## Directions
Transcribe only the lines between the first line of the records and the line containing "global route |", inclusive, exactly as written.

_ _ _ _

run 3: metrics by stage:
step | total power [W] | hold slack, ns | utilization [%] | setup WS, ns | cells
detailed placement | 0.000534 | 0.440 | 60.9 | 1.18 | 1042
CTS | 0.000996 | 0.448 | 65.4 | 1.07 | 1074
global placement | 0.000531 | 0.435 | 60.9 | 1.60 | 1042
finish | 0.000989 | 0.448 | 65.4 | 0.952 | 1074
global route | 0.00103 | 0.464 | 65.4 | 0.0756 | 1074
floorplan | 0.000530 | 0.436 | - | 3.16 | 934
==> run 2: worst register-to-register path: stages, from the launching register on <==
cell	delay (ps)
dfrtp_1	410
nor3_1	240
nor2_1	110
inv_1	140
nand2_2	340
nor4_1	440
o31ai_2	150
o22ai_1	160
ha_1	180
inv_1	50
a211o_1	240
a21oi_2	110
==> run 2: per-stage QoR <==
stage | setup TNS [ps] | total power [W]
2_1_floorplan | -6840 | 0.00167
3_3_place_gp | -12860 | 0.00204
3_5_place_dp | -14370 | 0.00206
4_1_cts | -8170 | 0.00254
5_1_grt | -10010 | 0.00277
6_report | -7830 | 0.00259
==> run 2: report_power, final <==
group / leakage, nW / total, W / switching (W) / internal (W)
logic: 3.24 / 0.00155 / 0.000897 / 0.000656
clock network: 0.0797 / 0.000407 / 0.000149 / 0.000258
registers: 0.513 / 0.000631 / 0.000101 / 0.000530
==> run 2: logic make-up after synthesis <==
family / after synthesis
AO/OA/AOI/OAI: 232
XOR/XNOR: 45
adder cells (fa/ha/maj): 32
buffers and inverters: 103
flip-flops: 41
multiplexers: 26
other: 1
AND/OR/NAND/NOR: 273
**src/pkg/isw_pkg.sv**
```systemverilog
package isw_pkg;
  localparam int PC_W = 13;
  localparam int DATA_W = 8;
  localparam logic [PC_W-1:0] VECTOR_PC = 13'h0004;
  // Register indices on the plain register port
  localparam logic [3:0] CTRL_OFS = 4'h0;
  localparam logic [3:0] EDGE_OFS = 4'h1;
  localparam logic [3:0] STAT_OFS = 4'h2;
  // Control, edge select and status register bit positions
  localparam int GLB_EN_BIT = 7;
  localparam int PER_EN_BIT = 6;
  localparam int TMR_EN_BIT = 5;
  localparam int PIN_EN_BIT = 4;
  localparam int PORT_EN_BIT = 3;
  localparam int TMR_FLAG_BIT = 2;
  localparam int PIN_FLAG_BIT = 1;
  localparam int PORT_FLAG_BIT = 0;
  localparam int EDGE_SEL_BIT = 0;
  localparam int STAT_BUSY_BIT = 0;
  localparam int STAT_SLEEP_BIT = 1;
  localparam int STAT_WAKE_BIT = 2;
  // Full width so bit 7 has a defined reset value
  localparam logic [7:0] CTRL_RESET = 8'h00;
  localparam logic EDGE_SEL_RESET = 1'b1;
  localparam int SYNC_STAGES = 2;
  localparam int LATENCY_SYNC = 3;

  typedef enum logic [1:0] {
    SEQ_IDLE,
    SEQ_PUSH,
    SEQ_LOAD,
    SEQ_WAKE_STEP
  } isw_seq_e;

  typedef struct packed {
    logic flush;
    logic push;
    logic load;
    logic [PC_W-1:0] pc;
  } isw_vec_s;
endpackage : isw_pkg

```
**src/verilog/isw_irq_ctrl.sv**
```systemverilog
// The address map and the strobed register port are this design's own decisions.
`timescale 1ns/1ps
// Notes on behaviour
// - Only clockless sources wake from sleep
// - Wake vectors if global enable, else continues
// - Post-sleep instruction runs before any vectoring
// - External pin interrupt is edge triggered
// - Edge select: set rising, clear falling
// - Valid pin edge sets external pin flag
// - Flag with both enables redirects to vector
// - Clearing pin enable blocks pin interrupt
// - Only return PC is pushed
// - Vector address is fixed at 0004h
// - Upper PC latch is never touched
// - Control register bit layout, bit 7 down
// - Global enable gates every interrupt
// - Peripheral enable gates peripheral sources
// - Timer flag sticks until software clears
// - Accept: flush, clear global, push, load
// - Flags set regardless of any enables
// - Return instruction pops PC, sets global enable
// - Synchronous event to vector in three cycles
module isw_irq_ctrl #(
  parameter int ADDR_W = 4
) (
  input wire logic clock_i,
  input wire logic rst_n_i,
  input wire logic [ADDR_W-1:0] reg_addr_i,
  input wire logic [isw_pkg::DATA_W-1:0] reg_wdata_i,
  input wire logic reg_wr_i,
  input wire logic reg_rd_i,
  output logic [isw_pkg::DATA_W-1:0] reg_rdata_o,
  input wire logic ext_pin_i,
  input wire logic timer_overflow_i,
  input wire logic port_change_i,
  input wire logic periph_irq_i,
  input wire logic periph_wake_i,
  input wire logic sleep_i,
  input wire logic return_from_irq_instr_i,
  input wire logic [isw_pkg::PC_W-1:0] pc_i,
  output isw_pkg::isw_vec_s vec_o,
  output logic wake_o
);
  logic global_irq_enable_q;
  logic peripheral_irq_enable_q;
  logic timer_overflow_irq_enable_q;
  logic ext_pin_irq_enable_q;
  logic port_change_irq_enable_q;
  logic timer_overflow_flag_q;
  logic ext_pin_irq_flag_q;
  logic port_change_flag_q;
  logic ext_edge_select_q;
  logic [isw_pkg::DATA_W-1:0] rdata_q;
  logic [isw_pkg::DATA_W-1:0] ctrl_view;
  logic [isw_pkg::DATA_W-1:0] stat_view;
  logic ctrl_wr;
  logic edge_wr;
  logic ext_edge;
  logic pending;
  logic wake_req;
  logic busy;

  initial begin
    if (ADDR_W < 2) begin
      $error("isw_irq_ctrl needs ADDR_W of at least 2");
    end
  end

  assign ctrl_wr = reg_wr_i && (reg_addr_i == ADDR_W'(isw_pkg::CTRL_OFS));
  assign edge_wr = reg_wr_i && (reg_addr_i == ADDR_W'(isw_pkg::EDGE_OFS));

  isw_pin_edge #(
    .STAGES(isw_pkg::SYNC_STAGES)
  ) u_pin_edge (
    .clock_i(clock_i),
    .rst_n_i(rst_n_i),
    .pin_i(ext_pin_i),
    .rise_sel_i(ext_edge_select_q),
    .edge_o(ext_edge)
  );

  // Enables: plain software bits, reset clear
  always_ff @(posedge clock_i or negedge rst_n_i) begin
    if (!rst_n_i) begin
      peripheral_irq_enable_q <= isw_pkg::CTRL_RESET[isw_pkg::PER_EN_BIT];
      timer_overflow_irq_enable_q <= isw_pkg::CTRL_RESET[isw_pkg::TMR_EN_BIT];
      ext_pin_irq_enable_q <= isw_pkg::CTRL_RESET[isw_pkg::PIN_EN_BIT];
      port_change_irq_enable_q <= isw_pkg::CTRL_RESET[isw_pkg::PORT_EN_BIT];
    end else if (ctrl_wr) begin
      peripheral_irq_enable_q <= reg_wdata_i[isw_pkg::PER_EN_BIT];
      timer_overflow_irq_enable_q <= reg_wdata_i[isw_pkg::TMR_EN_BIT];
      ext_pin_irq_enable_q <= reg_wdata_i[isw_pkg::PIN_EN_BIT];
      port_change_irq_enable_q <= reg_wdata_i[isw_pkg::PORT_EN_BIT];
    end
  end

  // Hardware clear on accept beats set; set by return beats software
  always_ff @(posedge clock_i or negedge rst_n_i) begin
    if (!rst_n_i) begin
      global_irq_enable_q <= isw_pkg::CTRL_RESET[isw_pkg::GLB_EN_BIT];
    end else if (vec_o.flush) begin
      global_irq_enable_q <= 1'b0;
    end else if (return_from_irq_instr_i) begin
      global_irq_enable_q <= 1'b1;
    end else if (ctrl_wr) begin
      global_irq_enable_q <= reg_wdata_i[isw_pkg::GLB_EN_BIT];
    end
  end

  // Flags: event wins over a software clear in the same cycle
  always_ff @(posedge clock_i or negedge rst_n_i) begin
    if (!rst_n_i) begin
      timer_overflow_flag_q <= isw_pkg::CTRL_RESET[isw_pkg::TMR_FLAG_BIT];
    end else if (timer_overflow_i) begin
      timer_overflow_flag_q <= 1'b1;
    end else if (ctrl_wr) begin
      timer_overflow_flag_q <= reg_wdata_i[isw_pkg::TMR_FLAG_BIT];
    end
  end

  always_ff @(posedge clock_i or negedge rst_n_i) begin
    if (!rst_n_i) begin
      ext_pin_irq_flag_q <= isw_pkg::CTRL_RESET[isw_pkg::PIN_FLAG_BIT];
    end else if (ext_edge) begin
      ext_pin_irq_flag_q <= 1'b1;
    end else if (ctrl_wr) begin
      ext_pin_irq_flag_q <= reg_wdata_i[isw_pkg::PIN_FLAG_BIT];
    end
  end

  // Left without reset: its value after reset is undefined
  always_ff @(posedge clock_i) begin
    if (port_change_i) begin
      port_change_flag_q <= 1'b1;
    end else if (ctrl_wr) begin
      port_change_flag_q <= reg_wdata_i[isw_pkg::PORT_FLAG_BIT];
    end
  end

  always_ff @(posedge clock_i or negedge rst_n_i) begin
    if (!rst_n_i) begin
      ext_edge_select_q <= isw_pkg::EDGE_SEL_RESET;
    end else if (edge_wr) begin
      ext_edge_select_q <= reg_wdata_i[isw_pkg::EDGE_SEL_BIT];
    end
  end

  // Per-source masks, then peripheral gate, then global gate
  assign pending = global_irq_enable_q & (
      (ext_pin_irq_enable_q & ext_pin_irq_flag_q) |
      (timer_overflow_irq_enable_q & timer_overflow_flag_q) |
      (port_change_irq_enable_q & port_change_flag_q) |
      (peripheral_irq_enable_q & periph_irq_i));

  // Timer stops in sleep, so it cannot wake; global enable not needed
  assign wake_req = (ext_pin_irq_enable_q & ext_pin_irq_flag_q) |
      (port_change_irq_enable_q & port_change_flag_q) |
      (peripheral_irq_enable_q & periph_wake_i);

  // Only the PC path is driven; upper PC latch has no port here
  isw_vec_seq u_vec_seq (
    .clock_i(clock_i),
    .rst_n_i(rst_n_i),
    .pending_i(pending),
    .wake_req_i(wake_req),
    .sleep_i(sleep_i),
    .pc_i(pc_i),
    .vec_o(vec_o),
    .wake_o(wake_o),
    .busy_o(busy)
  );

  always_comb begin
    ctrl_view = '0;
    ctrl_view[isw_pkg::GLB_EN_BIT] = global_irq_enable_q;
    ctrl_view[isw_pkg::PER_EN_BIT] = peripheral_irq_enable_q;
    ctrl_view[isw_pkg::TMR_EN_BIT] = timer_overflow_irq_enable_q;
    ctrl_view[isw_pkg::PIN_EN_BIT] = ext_pin_irq_enable_q;
    ctrl_view[isw_pkg::PORT_EN_BIT] = port_change_irq_enable_q;
    ctrl_view[isw_pkg::TMR_FLAG_BIT] = timer_overflow_flag_q;
    ctrl_view[isw_pkg::PIN_FLAG_BIT] = ext_pin_irq_flag_q;
    ctrl_view[isw_pkg::PORT_FLAG_BIT] = port_change_flag_q;
  end

  always_comb begin
    stat_view = '0;
    stat_view[isw_pkg::STAT_BUSY_BIT] = busy;
    stat_view[isw_pkg::STAT_SLEEP_BIT] = sleep_i;
    stat_view[isw_pkg::STAT_WAKE_BIT] = wake_req;
  end

  // Unmapped reads return zero
  always_ff @(posedge clock_i or negedge rst_n_i) begin
    if (!rst_n_i) begin
      rdata_q <= '0;
    end else if (!reg_rd_i) begin
      rdata_q <= '0;
    end else if (reg_addr_i == ADDR_W'(isw_pkg::CTRL_OFS)) begin
      rdata_q <= ctrl_view;
    end else if (reg_addr_i == ADDR_W'(isw_pkg::EDGE_OFS)) begin
      rdata_q <= {{(isw_pkg::DATA_W-1){1'b0}}, ext_edge_select_q};
    end else if (reg_addr_i == ADDR_W'(isw_pkg::STAT_OFS)) begin
      rdata_q <= stat_view;
    end else begin
      rdata_q <= '0;
    end
  end

  assign reg_rdata_o = rdata_q;

  ext_flag_set_a: assert property (@(posedge clock_i) disable iff (!rst_n_i)
    ext_edge |=> ext_pin_irq_flag_q)
    else $error("pin edge did not set flag");
  flag_any_enable_a: assert property (@(posedge clock_i)
    disable iff (!rst_n_i)
    (timer_overflow_i && !timer_overflow_irq_enable_q &&
     !global_irq_enable_q) |=> timer_overflow_flag_q)
    else $error("flag not set with enables clear");
  timer_flag_hold_a: assert property (@(posedge clock_i)
    disable iff (!rst_n_i)
    (timer_overflow_flag_q && !ctrl_wr) |=> timer_overflow_flag_q)
    else $error("timer flag cleared by hardware");
  accept_order_a: assert property (@(posedge clock_i) disable iff (!rst_n_i)
    vec_o.flush |=> (vec_o.push && !global_irq_enable_q &&
                     vec_o.pc == $past(pc_i)) ##1 vec_o.load)
    else $error("accept sequence out of order");
  vector_addr_a: assert property (@(posedge clock_i) disable iff (!rst_n_i)
    vec_o.load |-> vec_o.pc == isw_pkg::VECTOR_PC)
    else $error("vector address wrong");
  global_block_a: assert property (@(posedge clock_i) disable iff (!rst_n_i)
    !global_irq_enable_q |-> !vec_o.flush)
    else $error("vectoring with global enable clear");
  pin_vector_a: assert property (@(posedge clock_i) disable iff (!rst_n_i)
    (global_irq_enable_q && ext_pin_irq_enable_q && ext_pin_irq_flag_q &&
     !busy && !sleep_i) |-> vec_o.flush)
    else $error("enabled pin flag not taken");
  pin_disable_a: assert property (@(posedge clock_i) disable iff (!rst_n_i)
    (vec_o.flush && !ext_pin_irq_enable_q) |->
      (timer_overflow_irq_enable_q || port_change_irq_enable_q ||
       peripheral_irq_enable_q))
    else $error("pin taken with its enable clear");
  periph_gate_a: assert property (@(posedge clock_i) disable iff (!rst_n_i)
    (vec_o.flush && !peripheral_irq_enable_q) |->
      (ext_pin_irq_enable_q || timer_overflow_irq_enable_q ||
       port_change_irq_enable_q))
    else $error("peripheral taken with gate clear");
  return_set_a: assert property (@(posedge clock_i) disable iff (!rst_n_i)
    (return_from_irq_instr_i && !vec_o.flush) |=>
      global_irq_enable_q)
    else $error("return did not restore global enable");
  timer_latency_a: assert property (@(posedge clock_i)
    disable iff (!rst_n_i)
    (timer_overflow_i && global_irq_enable_q && timer_overflow_irq_enable_q
     && !busy && !sleep_i && !pending) ##1 (!busy && !sleep_i)
    |=> ##1 vec_o.load)
    else $error("synchronous latency not three cycles");
  wake_source_a: assert property (@(posedge clock_i) disable iff (!rst_n_i)
    (sleep_i && timer_overflow_flag_q && timer_overflow_irq_enable_q &&
     !(ext_pin_irq_enable_q && ext_pin_irq_flag_q) &&
     !(port_change_irq_enable_q && port_change_flag_q) &&
     !(peripheral_irq_enable_q && periph_wake_i)) |-> !wake_o)
    else $error("wake from a clocked source");
  wake_step_a: assert property (@(posedge clock_i) disable iff (!rst_n_i)
    wake_o |=> !vec_o.flush)
    else $error("vectored before post-sleep step");
endmodule : isw_irq_ctrl

```
**src/verilog/isw_pin_edge.sv**
```systemverilog
`timescale 1ns/1ps
module isw_pin_edge #(
  parameter int STAGES = isw_pkg::SYNC_STAGES
) (
  input wire logic clock_i,
  input wire logic rst_n_i,
  input wire logic pin_i,
  input wire logic rise_sel_i,
  output logic edge_o
);
  logic [STAGES-1:0] sync_q;
  logic prev_q;

  initial begin
    if (STAGES < 2) begin
      $error("isw_pin_edge needs at least two stages");
    end
  end

  // Pin is asynchronous; only the last stage feeds logic
  always_ff @(posedge clock_i or negedge rst_n_i) begin
    if (!rst_n_i) begin
      sync_q <= '0;
    end else begin
      sync_q <= {sync_q[STAGES-2:0], pin_i};
    end
  end

  always_ff @(posedge clock_i or negedge rst_n_i) begin
    if (!rst_n_i) begin
      prev_q <= 1'b0;
    end else begin
      prev_q <= sync_q[STAGES-1];
    end
  end

  // Edge, not level: one pulse per transition of the selected polarity
  assign edge_o = rise_sel_i ? (sync_q[STAGES-1] & ~prev_q)
                             : (~sync_q[STAGES-1] & prev_q);

  rise_edge_a: assert property (@(posedge clock_i) disable iff (!rst_n_i)
    (rise_sel_i && sync_q[STAGES-1] && !prev_q) |-> edge_o)
    else $error("rising edge missed");
  fall_edge_a: assert property (@(posedge clock_i) disable iff (!rst_n_i)
    (!rise_sel_i && !sync_q[STAGES-1] && prev_q) |-> edge_o)
    else $error("falling edge missed");
  level_quiet_a: assert property (@(posedge clock_i) disable iff (!rst_n_i)
    (sync_q[STAGES-1] == prev_q) |-> !edge_o)
    else $error("edge pulse on a steady level");
endmodule : isw_pin_edge

```
**src/verilog/isw_vec_seq.sv**
```systemverilog
`timescale 1ns/1ps
module isw_vec_seq (
  input wire logic clock_i,
  input wire logic rst_n_i,
  input wire logic pending_i,
  input wire logic wake_req_i,
  input wire logic sleep_i,
  input wire logic [isw_pkg::PC_W-1:0] pc_i,
  output isw_pkg::isw_vec_s vec_o,
  output logic wake_o,
  output logic busy_o
);
  isw_pkg::isw_seq_e state_q;
  isw_pkg::isw_seq_e state_d;
  logic [isw_pkg::PC_W-1:0] pc_q;
  logic flush;

  // No vectoring while asleep or during the post-sleep step
  assign wake_o = (state_q == isw_pkg::SEQ_IDLE) & sleep_i & wake_req_i;
  assign flush = (state_q == isw_pkg::SEQ_IDLE) & ~sleep_i & pending_i;
  assign busy_o = (state_q != isw_pkg::SEQ_IDLE);

  always_comb begin
    state_d = state_q;
    case (state_q)
      isw_pkg::SEQ_IDLE: begin
        if (wake_o) begin
          state_d = isw_pkg::SEQ_WAKE_STEP;
        end else if (flush) begin
          state_d = isw_pkg::SEQ_PUSH;
        end
      end
      isw_pkg::SEQ_PUSH: state_d = isw_pkg::SEQ_LOAD;
      isw_pkg::SEQ_LOAD: state_d = isw_pkg::SEQ_IDLE;
      isw_pkg::SEQ_WAKE_STEP: state_d = isw_pkg::SEQ_IDLE;
      default: state_d = isw_pkg::SEQ_IDLE;
    endcase
  end

  always_ff @(posedge clock_i or negedge rst_n_i) begin
    if (!rst_n_i) begin
      state_q <= isw_pkg::SEQ_IDLE;
    end else begin
      state_q <= state_d;
    end
  end

  // Return PC shown with push, fixed vector shown with load
  always_ff @(posedge clock_i or negedge rst_n_i) begin
    if (!rst_n_i) begin
      pc_q <= '0;
    end else if (flush) begin
      pc_q <= pc_i;
    end else if (state_q == isw_pkg::SEQ_PUSH) begin
      pc_q <= isw_pkg::VECTOR_PC;
    end
  end

  assign vec_o.flush = flush;
  assign vec_o.push = (state_q == isw_pkg::SEQ_PUSH);
  assign vec_o.load = (state_q == isw_pkg::SEQ_LOAD);
  assign vec_o.pc = pc_q;
endmodule : isw_vec_seq

```
<file path="config.mk">
export PLATFORM = sky130hd
export DESIGN_NAME = scs_sequencer
export DESIGN_NICKNAME = d
export VERILOG_FILES = /design/src/common/scs_pkg.sv /design/src/core/scs_sequencer.sv
export VERILOG_INCLUDE_DIRS = /design/src /design/src/common
export SDC_FILE = /design/constraint.sdc
export NUM_CORES = 1
export LEC_CHECK = 0
export ABC_AREA = 0
export CAP_MARGIN = 15
export CORE_AREA = 2 2 119 75
export CTS_BUF_LIST = sky130_fd_sc_hd__clkbuf_4 sky130_fd_sc_hd__clkbuf_8 sky130_fd_sc_hd__clkbuf_16
export CTS_CLUSTER_SIZE = 24
export DETAILED_ROUTE_END_ITERATION = 10
export DIE_AREA = 0 0 121 77
export DONT_BUFFER_PORTS = 1
export GPL_TIMING_DRIVEN = 0
export PLACE_DENSITY = 0.45
export SLEW_MARGIN = 25
export SYNTH_ARGS = -nofsm -noshare
export SYNTH_HDL_FRONTEND = slang
export SYNTH_SLANG_ARGS = --single-unit
</file>
<file path="constraint.sdc">
create_clock -name core_clk -period 2.3 [get_ports core_clk]
set_input_delay 0.23 -clock core_clk [delete_from_list [all_inputs] [get_ports core_clk]]
set_output_delay 0.23 -clock core_clk [all_outputs]
set_load 0.05 [all_outputs]
</file>
--- config.mk ---
export PLATFORM = sky130hd
export DESIGN_NAME = bus_disconnect_handshake
export DESIGN_NICKNAME = d
export VERILOG_FILES = /design/src/core/bus_disconnect_pkg.sv /design/src/core/pin_sync.sv /design/src/core/bus_disconnect_handshake.sv
export SDC_FILE = /design/constraint.sdc
export NUM_CORES = 1
export LEC_CHECK = 0
export BUFFER_PORTS_ARGS = -buffer_cell sky130_fd_sc_hd__buf_2
export CAP_MARGIN = 20
export CELL_PAD_IN_SITES_DETAIL_PLACEMENT = 1
export CELL_PAD_IN_SITES_GLOBAL_PLACEMENT = 2
export CORE_AREA = 4 4 65 126
export DETAILED_ROUTE_END_ITERATION = 8
export DIE_AREA = 0 0 69 130
export HOLD_SLACK_MARGIN = 0.05
export MAX_ROUTING_LAYER = met4
export PLACE_DENSITY = 0.84
export SETUP_SLACK_MARGIN = 0.1
export SLEW_MARGIN = 20
export SYNTH_ARGS = -nofsm -noshare
export SYNTH_HDL_FRONTEND = slang
export SYNTH_SLANG_ARGS = --single-unit
--- constraint.sdc ---
create_clock -name core_clk -period 3.2 [get_ports core_clk]
set_clock_uncertainty 0.05 [all_clocks]
set_input_delay 0.16 -clock core_clk [delete_from_list [all_inputs] [get_ports core_clk]]
set_output_delay 0.16 -clock core_clk [all_outputs]
set_load 0.1 [all_outputs]
--- src/core/bus_disconnect_pkg.sv ---
// package: constants and carriers for the processor-side bus connection handshake
// assumes: used by bus_disconnect_handshake, sys_ctrl_model and the test bench
package bus_disconnect_pkg;
    localparam int          CMD_W              = 4;
    localparam int          ADDR_W             = 35;
    localparam int          DATA_W             = 32;
    localparam logic [3:0]  WRITE_LONGWORD_CMD = 4'h5;
    localparam logic [34:0] SPECIAL_CYCLE_BASE_ADDR = 35'h0_0000_0000;
    localparam logic [31:0] CONNECT_CYCLE_DATA = 32'h0004_0002;
    localparam logic [31:0] STOP_GRANT_CYCLE_DATA = 32'h0003_0002;
    localparam int          CLOCK_PERIOD_NS    = 25;
    localparam int          FWD_CLK_DELAY_PERIODS = 3;
    localparam int          FWD_CLK_DELAY_CYCLES = FWD_CLK_DELAY_PERIODS * 25 / CLOCK_PERIOD_NS;
    localparam int          SYNC_STAGES        = 3;

    typedef struct packed {
        logic [3:0]  cmd;
        logic [34:0] physical_address;
        logic [31:0] bus_data_word;
    } special_cycle_t;

    typedef struct packed {
        logic connect;
        logic forward_clock_reset;
        logic stop_clock_request_n;
        logic wake_interrupt;
    } link_in_t;
endpackage
[config.mk]
export PLATFORM = sky130hd
export DESIGN_NAME = ext_mem_alu
export DESIGN_NICKNAME = d
export VERILOG_FILES = /design/src/inc/ext_alu_pkg.sv /design/src/rtl/ext_mem_alu.sv /design/src/rtl/ext_alu_adder.sv
export SDC_FILE = /design/constraint.sdc
export NUM_CORES = 1
export LEC_CHECK = 0
export BUFFER_PORTS_ARGS = -buffer_cell sky130_fd_sc_hd__clkbuf_2
export CAP_MARGIN = 20
export CORE_AREA = 4 4 68 70
export DETAILED_ROUTE_END_ITERATION = 10
export DIE_AREA = 0 0 72 74
export PLACE_DENSITY = 0.83
export SYNTH_ARGS = -nofsm -noshare
export SYNTH_HDL_FRONTEND = slang
export SYNTH_SLANG_ARGS = --single-unit
[constraint.sdc]
create_clock -name clk_i -period 10.2 [get_ports clk_i]
set_input_delay 1.53 -clock clk_i [delete_from_list [all_inputs] [get_ports clk_i]]
set_output_delay 1.53 -clock clk_i [all_outputs]
set_load 0.01 [all_outputs]
[src/inc/ext_alu_pkg.sv]
// constants and types for the extended data-memory ALU block
// assumes a core decoder that issues one operation per request pulse
//
// Operation
// - operands are reached by a full data-memory address, no bank select.
// - add with carry to acc: acc = acc + mem + c, five flags updated.
// - add with carry to mem: mem = acc + mem + c, five flags updated.
// - add to acc without carry-in, five flags updated.
// - add to mem without carry-in, five flags updated.
// - and to acc: acc = acc & mem, only zero flag changes.
// - and to mem: mem = acc & mem, only zero flag changes.
// - byte clear writes zero to memory, flags unchanged.
// - bit clear zeroes one selected bit, others kept, flags unchanged.
package ext_alu_pkg;

  localparam int DATA_W = 8;
  localparam int ADDR_W = 9;
  localparam int BIT_W  = 3;
  localparam int NIB_W  = 4;

  localparam logic [DATA_W-1:0] ACC_RST  = 8'h00;
  localparam logic [DATA_W-1:0] ZERO_BYTE = 8'h00;

  // status flag vector positions
  localparam int FLG_C  = 0;
  localparam int FLG_AC = 1;
  localparam int FLG_Z  = 2;
  localparam int FLG_OV = 3;
  localparam int FLG_SC = 4;
  localparam int FLG_W  = 5;
  localparam logic [FLG_W-1:0] FLG_RST = 5'h00;

  typedef enum logic [3:0] {
    ext_add_carry_to_acc   = 4'h0,
    ext_add_carry_to_mem   = 4'h1,
    ext_sum_to_acc         = 4'h2,
    ext_sum_to_mem         = 4'h3,
    ext_bitwise_and_to_acc = 4'h4,
    ext_bitwise_and_to_mem = 4'h5,
    ext_mem_clear          = 4'h6,
    ext_bit_clear          = 4'h7
  } op_t;

  typedef enum logic [1:0] {
    ST_IDLE  = 2'h0,
    ST_READ  = 2'h1,
    ST_EXEC  = 2'h3
  } state_t;

endpackage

_ _ _ _

## Written solution
run 3: metrics by stage:
step | total power [W] | hold slack, ns | utilization [%] | setup WS, ns | cells
detailed placement | 0.000534 | 0.440 | 60.9 | 1.18 | 1042
CTS | 0.000996 | 0.448 | 65.4 | 1.07 | 1074
global placement | 0.000531 | 0.435 | 60.9 | 1.60 | 1042
finish | 0.000989 | 0.448 | 65.4 | 0.952 | 1074
global route | 0.00103 | 0.464 | 65.4 | 0.0756 | 1074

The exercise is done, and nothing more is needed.